**Task:**
Bring together all lines of the material below that contain the string "runs".

**Task data:**
————————

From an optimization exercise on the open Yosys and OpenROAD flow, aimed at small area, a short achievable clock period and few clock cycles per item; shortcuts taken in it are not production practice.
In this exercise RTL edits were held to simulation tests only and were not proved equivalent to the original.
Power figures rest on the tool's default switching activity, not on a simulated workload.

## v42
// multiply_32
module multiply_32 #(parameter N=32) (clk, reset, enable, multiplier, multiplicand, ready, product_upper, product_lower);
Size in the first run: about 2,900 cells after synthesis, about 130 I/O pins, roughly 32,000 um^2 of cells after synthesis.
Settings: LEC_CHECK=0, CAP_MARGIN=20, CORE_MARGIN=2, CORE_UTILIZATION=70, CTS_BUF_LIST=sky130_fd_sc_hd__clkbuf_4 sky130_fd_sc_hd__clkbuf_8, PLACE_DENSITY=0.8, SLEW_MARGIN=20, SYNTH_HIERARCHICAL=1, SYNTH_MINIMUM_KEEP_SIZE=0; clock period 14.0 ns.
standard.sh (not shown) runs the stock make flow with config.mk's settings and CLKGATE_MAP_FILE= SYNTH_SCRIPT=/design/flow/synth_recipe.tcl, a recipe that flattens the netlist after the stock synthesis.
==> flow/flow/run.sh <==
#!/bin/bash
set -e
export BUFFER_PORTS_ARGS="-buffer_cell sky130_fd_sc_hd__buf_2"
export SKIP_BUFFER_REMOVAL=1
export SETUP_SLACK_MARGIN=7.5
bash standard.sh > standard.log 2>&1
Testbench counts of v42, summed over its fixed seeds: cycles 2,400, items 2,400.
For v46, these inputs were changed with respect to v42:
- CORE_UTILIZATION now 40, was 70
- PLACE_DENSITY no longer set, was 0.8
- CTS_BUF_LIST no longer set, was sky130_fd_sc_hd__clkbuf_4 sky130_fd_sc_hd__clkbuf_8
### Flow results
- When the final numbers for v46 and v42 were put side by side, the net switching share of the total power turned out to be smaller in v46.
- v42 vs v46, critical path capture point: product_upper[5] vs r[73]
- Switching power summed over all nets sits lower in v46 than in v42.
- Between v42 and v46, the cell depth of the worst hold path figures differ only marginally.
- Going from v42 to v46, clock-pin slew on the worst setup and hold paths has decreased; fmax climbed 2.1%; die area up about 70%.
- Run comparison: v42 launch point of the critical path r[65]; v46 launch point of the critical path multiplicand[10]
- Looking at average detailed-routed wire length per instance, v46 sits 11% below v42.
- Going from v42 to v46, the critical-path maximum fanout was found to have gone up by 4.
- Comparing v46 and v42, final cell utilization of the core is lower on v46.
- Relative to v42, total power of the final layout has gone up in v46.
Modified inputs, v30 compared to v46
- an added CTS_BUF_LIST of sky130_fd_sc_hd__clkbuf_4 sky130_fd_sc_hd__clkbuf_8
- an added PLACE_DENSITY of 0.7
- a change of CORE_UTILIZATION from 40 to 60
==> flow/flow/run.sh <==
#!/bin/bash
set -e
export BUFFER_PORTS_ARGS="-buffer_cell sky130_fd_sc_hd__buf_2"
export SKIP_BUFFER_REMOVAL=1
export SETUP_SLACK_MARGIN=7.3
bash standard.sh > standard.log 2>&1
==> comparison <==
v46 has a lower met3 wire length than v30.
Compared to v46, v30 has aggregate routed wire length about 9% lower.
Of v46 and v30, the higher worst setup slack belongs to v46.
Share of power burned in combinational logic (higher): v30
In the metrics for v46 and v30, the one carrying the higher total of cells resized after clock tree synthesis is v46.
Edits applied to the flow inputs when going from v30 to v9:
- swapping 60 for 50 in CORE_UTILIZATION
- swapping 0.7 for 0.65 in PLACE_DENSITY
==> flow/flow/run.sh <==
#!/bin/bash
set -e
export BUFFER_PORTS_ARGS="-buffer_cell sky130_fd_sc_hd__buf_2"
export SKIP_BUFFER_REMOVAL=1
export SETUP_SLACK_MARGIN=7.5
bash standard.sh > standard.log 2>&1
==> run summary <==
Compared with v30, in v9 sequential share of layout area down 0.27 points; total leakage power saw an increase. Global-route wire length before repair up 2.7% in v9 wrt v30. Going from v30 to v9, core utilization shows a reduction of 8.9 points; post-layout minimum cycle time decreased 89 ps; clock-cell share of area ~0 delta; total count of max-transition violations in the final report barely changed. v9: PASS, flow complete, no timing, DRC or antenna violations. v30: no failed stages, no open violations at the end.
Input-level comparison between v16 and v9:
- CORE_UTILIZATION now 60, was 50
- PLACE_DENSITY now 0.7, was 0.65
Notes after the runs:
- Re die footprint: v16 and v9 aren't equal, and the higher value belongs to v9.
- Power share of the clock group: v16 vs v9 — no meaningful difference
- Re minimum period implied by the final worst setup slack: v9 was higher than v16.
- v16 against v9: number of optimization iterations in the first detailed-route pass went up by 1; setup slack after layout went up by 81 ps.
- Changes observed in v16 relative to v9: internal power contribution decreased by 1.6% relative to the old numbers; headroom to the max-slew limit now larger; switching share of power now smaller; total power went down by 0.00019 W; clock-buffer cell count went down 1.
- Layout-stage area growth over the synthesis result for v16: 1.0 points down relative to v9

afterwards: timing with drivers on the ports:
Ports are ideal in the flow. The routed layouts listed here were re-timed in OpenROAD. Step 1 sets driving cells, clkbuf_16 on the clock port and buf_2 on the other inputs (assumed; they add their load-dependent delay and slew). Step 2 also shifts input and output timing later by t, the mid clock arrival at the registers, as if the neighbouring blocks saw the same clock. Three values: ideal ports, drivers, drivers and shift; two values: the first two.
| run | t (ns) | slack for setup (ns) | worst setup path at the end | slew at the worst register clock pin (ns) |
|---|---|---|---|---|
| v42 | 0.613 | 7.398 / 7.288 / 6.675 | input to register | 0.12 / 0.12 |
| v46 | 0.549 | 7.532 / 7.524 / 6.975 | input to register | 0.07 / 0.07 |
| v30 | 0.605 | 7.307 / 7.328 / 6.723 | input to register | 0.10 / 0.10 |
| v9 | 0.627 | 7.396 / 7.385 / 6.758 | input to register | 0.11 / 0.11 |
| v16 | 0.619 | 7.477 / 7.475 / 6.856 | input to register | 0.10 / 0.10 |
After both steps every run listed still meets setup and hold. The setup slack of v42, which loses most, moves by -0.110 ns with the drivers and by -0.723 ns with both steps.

————————

**Answer space:**
standard.sh (not shown) runs the stock make flow with config.mk's settings and CLKGATE_MAP_FILE= SYNTH_SCRIPT=/design/flow/synth_recipe.tcl, a recipe that flattens the netlist after the stock synthesis.
Notes after the runs:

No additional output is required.